- TASK TO COMPLETE -
In the entries below, count each line holding the word "majority". Answer with the total alone.
--- SOURCE DATA Enclosed Below ---
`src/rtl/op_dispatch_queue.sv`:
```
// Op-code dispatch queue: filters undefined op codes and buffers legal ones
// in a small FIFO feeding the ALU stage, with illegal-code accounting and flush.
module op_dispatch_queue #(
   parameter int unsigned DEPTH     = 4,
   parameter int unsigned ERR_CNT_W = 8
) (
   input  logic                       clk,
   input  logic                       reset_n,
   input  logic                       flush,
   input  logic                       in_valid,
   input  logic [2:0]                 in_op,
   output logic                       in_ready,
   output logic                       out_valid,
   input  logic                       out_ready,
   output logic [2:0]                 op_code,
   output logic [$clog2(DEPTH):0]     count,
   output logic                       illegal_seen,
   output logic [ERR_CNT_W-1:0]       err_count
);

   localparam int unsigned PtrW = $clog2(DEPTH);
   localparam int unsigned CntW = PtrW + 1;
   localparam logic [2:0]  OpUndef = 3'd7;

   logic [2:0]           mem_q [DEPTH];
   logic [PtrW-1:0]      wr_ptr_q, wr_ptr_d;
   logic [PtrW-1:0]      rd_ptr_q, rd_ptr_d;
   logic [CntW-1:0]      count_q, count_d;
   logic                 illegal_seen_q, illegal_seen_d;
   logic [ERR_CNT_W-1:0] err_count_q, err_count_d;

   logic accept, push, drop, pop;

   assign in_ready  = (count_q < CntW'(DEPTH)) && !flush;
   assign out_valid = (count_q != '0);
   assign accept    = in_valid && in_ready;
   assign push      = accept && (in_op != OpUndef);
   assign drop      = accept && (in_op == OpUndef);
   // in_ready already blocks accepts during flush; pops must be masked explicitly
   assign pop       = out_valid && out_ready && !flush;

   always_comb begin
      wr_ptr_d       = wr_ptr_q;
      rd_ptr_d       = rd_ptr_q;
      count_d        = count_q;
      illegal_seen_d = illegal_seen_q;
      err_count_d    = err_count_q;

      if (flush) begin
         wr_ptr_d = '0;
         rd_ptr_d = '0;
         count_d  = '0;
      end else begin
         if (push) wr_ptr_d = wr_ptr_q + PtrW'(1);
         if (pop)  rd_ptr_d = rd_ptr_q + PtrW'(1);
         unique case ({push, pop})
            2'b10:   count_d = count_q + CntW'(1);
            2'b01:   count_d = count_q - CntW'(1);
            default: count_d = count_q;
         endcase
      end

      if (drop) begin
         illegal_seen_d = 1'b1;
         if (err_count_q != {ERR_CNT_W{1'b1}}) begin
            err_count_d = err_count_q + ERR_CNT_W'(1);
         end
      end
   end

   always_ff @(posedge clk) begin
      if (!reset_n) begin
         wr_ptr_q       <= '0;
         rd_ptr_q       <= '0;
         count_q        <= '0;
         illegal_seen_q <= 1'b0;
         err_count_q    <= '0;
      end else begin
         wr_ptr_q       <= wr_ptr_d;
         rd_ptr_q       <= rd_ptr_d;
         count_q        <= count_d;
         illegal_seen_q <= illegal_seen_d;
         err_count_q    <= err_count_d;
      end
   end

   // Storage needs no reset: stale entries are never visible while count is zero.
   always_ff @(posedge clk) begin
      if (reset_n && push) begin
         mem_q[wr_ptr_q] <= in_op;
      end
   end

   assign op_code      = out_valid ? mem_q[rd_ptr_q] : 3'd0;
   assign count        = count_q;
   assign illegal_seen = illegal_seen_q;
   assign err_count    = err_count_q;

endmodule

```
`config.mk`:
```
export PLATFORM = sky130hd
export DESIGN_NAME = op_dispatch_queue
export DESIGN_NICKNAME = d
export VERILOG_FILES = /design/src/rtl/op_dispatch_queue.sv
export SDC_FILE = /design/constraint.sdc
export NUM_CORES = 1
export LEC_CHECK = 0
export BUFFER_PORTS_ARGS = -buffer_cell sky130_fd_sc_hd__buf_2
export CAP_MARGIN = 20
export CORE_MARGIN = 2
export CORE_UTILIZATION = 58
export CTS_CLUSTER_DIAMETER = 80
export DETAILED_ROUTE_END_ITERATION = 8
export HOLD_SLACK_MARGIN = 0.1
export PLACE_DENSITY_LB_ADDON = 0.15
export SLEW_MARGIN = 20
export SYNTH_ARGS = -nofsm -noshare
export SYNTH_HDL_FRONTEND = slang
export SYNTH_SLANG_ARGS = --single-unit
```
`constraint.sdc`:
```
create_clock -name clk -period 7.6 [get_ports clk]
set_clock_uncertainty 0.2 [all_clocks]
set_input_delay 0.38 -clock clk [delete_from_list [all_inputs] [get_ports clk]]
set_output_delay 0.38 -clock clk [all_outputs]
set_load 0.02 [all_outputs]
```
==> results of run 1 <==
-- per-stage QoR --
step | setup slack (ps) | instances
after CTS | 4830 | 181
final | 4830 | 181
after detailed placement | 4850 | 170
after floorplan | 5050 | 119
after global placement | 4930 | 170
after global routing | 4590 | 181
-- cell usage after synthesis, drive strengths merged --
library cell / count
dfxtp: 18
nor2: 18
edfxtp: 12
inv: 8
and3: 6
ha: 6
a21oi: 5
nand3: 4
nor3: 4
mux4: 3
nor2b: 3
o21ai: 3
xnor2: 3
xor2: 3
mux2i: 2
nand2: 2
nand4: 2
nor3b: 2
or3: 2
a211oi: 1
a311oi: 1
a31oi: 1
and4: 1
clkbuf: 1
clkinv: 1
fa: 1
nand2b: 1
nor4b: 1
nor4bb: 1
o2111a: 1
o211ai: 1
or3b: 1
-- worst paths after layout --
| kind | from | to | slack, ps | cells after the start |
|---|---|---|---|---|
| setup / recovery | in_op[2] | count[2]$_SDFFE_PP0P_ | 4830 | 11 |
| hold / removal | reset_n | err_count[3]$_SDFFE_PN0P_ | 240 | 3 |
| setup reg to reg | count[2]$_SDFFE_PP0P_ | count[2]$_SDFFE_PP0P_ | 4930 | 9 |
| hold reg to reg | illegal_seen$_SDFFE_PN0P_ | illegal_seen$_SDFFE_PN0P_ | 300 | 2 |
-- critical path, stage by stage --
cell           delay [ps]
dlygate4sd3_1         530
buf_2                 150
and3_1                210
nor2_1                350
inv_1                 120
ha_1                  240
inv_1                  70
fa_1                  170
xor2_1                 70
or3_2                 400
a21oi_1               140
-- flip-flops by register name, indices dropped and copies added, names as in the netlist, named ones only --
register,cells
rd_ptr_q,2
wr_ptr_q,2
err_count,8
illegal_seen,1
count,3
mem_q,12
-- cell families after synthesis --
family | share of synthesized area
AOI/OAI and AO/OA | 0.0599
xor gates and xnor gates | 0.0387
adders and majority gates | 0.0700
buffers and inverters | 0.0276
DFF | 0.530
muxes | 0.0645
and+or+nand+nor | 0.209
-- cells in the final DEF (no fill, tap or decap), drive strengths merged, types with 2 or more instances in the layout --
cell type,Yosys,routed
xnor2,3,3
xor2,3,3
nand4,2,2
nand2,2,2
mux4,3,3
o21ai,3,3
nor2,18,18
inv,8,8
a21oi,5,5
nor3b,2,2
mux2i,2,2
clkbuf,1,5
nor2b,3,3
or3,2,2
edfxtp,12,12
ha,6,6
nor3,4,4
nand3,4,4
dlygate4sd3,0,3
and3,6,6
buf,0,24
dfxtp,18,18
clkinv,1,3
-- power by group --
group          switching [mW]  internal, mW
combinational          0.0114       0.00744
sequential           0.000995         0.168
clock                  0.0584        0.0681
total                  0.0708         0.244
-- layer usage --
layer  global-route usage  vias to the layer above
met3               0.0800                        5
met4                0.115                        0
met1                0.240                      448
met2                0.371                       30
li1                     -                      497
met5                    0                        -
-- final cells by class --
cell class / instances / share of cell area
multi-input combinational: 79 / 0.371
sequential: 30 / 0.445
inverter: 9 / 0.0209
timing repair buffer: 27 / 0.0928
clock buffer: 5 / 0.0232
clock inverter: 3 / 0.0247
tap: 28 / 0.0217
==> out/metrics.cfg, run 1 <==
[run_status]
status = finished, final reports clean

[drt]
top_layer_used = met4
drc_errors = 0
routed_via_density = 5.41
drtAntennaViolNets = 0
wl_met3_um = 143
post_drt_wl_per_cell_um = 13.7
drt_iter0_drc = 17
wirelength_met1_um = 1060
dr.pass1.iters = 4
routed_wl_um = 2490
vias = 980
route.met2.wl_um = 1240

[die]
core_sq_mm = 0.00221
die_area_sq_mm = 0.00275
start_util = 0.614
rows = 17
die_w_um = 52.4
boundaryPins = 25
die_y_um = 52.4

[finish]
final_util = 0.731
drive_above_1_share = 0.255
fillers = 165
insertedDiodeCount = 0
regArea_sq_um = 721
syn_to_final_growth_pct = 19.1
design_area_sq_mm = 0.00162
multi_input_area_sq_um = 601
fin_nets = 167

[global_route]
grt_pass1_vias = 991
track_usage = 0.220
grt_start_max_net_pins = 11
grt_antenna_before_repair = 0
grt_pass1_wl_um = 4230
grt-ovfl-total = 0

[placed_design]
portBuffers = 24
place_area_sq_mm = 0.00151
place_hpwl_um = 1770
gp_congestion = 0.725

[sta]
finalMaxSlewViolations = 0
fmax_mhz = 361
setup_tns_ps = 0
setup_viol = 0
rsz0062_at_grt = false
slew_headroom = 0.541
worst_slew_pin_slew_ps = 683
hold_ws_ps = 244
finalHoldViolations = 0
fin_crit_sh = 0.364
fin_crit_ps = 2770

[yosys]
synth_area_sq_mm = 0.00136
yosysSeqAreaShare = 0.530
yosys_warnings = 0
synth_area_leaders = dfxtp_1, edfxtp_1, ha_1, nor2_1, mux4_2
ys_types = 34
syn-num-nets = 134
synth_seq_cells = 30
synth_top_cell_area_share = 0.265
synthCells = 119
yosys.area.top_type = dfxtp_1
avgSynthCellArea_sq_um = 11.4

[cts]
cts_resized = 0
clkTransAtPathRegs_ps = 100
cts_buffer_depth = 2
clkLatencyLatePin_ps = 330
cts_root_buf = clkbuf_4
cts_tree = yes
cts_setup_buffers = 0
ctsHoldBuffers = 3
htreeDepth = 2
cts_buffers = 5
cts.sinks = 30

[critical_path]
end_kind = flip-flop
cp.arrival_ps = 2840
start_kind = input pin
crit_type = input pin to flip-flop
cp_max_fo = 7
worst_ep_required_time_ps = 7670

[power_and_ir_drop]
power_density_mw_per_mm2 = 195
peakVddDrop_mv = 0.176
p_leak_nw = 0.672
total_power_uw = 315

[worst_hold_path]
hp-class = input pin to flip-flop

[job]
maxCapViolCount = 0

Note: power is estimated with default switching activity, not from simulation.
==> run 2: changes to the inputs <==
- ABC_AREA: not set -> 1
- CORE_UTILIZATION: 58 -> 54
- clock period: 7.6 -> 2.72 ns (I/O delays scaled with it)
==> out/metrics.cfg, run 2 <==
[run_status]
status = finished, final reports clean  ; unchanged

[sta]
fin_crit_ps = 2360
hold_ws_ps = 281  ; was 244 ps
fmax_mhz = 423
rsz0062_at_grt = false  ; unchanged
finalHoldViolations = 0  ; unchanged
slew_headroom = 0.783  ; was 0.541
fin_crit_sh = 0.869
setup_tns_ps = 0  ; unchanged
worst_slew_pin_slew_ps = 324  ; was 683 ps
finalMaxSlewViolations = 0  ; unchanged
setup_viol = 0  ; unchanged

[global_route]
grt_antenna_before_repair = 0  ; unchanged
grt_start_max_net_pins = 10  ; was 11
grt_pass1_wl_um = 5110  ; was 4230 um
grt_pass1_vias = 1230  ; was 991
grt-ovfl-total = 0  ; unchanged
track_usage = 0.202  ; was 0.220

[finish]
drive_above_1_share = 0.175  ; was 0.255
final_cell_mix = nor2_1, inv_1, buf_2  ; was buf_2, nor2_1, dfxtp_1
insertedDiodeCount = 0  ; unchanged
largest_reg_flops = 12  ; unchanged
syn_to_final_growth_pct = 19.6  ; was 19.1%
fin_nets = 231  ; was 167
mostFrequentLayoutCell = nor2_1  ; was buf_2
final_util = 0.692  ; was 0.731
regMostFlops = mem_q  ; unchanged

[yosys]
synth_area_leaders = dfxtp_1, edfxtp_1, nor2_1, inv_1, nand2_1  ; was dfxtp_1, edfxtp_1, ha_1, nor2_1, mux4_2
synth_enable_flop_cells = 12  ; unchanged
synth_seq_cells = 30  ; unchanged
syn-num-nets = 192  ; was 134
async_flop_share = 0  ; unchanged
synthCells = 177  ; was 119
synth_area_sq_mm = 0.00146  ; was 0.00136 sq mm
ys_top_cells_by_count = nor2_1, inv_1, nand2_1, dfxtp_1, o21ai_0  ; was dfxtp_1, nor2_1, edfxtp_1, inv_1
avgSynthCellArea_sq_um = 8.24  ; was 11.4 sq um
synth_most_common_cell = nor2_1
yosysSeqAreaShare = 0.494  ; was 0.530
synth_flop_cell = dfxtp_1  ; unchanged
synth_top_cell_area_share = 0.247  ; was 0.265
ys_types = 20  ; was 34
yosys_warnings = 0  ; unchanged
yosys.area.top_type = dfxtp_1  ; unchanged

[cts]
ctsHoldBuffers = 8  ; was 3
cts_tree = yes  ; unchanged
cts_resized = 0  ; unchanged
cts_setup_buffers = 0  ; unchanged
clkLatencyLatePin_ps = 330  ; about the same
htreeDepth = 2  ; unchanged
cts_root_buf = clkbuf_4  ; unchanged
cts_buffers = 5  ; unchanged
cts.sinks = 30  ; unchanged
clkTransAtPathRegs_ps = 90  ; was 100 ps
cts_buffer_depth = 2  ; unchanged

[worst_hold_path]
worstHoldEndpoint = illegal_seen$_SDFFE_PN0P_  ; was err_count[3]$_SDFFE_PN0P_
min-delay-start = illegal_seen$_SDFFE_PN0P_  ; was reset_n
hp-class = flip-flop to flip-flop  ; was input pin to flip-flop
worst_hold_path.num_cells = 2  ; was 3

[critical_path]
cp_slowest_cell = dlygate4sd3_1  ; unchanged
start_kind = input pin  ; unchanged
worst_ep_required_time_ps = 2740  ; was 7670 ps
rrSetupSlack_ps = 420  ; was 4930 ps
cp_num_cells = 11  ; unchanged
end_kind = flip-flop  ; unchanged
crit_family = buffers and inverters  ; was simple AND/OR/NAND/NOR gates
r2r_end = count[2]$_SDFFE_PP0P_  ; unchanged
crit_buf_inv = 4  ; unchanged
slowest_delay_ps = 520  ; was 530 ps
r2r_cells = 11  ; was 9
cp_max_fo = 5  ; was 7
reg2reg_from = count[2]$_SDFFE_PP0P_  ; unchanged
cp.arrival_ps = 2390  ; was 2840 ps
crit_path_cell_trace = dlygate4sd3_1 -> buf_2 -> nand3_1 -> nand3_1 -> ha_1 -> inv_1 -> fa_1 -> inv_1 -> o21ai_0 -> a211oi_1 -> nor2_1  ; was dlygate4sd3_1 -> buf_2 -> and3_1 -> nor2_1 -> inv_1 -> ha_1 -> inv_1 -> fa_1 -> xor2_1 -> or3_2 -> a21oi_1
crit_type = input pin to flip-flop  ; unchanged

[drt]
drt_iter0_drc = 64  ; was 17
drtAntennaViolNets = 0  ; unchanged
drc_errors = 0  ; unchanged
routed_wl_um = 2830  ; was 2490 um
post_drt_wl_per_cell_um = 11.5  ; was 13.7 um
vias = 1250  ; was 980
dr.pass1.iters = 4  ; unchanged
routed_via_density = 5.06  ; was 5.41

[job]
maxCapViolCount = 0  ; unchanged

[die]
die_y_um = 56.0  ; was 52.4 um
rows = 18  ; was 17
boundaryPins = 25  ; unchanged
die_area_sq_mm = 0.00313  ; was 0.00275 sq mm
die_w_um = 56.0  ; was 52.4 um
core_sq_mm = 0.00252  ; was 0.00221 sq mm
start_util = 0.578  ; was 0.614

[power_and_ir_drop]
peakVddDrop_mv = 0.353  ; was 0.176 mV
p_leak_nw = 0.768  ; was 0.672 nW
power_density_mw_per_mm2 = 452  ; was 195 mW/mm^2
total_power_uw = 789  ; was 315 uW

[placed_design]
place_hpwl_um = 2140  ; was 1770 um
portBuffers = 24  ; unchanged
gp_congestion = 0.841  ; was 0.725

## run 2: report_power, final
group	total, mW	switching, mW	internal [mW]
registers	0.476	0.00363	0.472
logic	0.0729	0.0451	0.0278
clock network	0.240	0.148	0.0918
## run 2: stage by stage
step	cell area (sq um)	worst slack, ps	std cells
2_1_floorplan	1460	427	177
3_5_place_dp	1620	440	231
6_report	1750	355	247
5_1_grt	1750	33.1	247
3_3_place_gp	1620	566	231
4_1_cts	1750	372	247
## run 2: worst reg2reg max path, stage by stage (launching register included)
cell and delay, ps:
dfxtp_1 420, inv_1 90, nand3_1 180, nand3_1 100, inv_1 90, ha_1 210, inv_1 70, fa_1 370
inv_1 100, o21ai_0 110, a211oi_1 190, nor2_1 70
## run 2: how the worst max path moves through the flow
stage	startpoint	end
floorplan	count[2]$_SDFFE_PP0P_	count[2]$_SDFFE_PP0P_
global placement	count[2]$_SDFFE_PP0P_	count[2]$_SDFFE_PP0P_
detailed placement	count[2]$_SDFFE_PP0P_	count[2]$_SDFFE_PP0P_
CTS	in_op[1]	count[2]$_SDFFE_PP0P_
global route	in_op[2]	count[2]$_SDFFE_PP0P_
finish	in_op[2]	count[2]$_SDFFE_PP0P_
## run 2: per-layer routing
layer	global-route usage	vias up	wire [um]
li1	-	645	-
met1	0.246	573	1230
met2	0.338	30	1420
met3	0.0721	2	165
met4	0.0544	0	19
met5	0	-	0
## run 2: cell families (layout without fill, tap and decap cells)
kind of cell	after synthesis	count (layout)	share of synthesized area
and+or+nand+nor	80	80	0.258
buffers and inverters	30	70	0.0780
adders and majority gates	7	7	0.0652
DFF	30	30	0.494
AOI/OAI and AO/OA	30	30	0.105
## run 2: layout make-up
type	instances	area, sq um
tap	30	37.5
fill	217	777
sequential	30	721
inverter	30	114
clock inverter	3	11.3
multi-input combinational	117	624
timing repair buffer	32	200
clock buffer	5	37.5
--- End of Enclosed SOURCE DATA ---
- RESULT OF THIS TASK -
2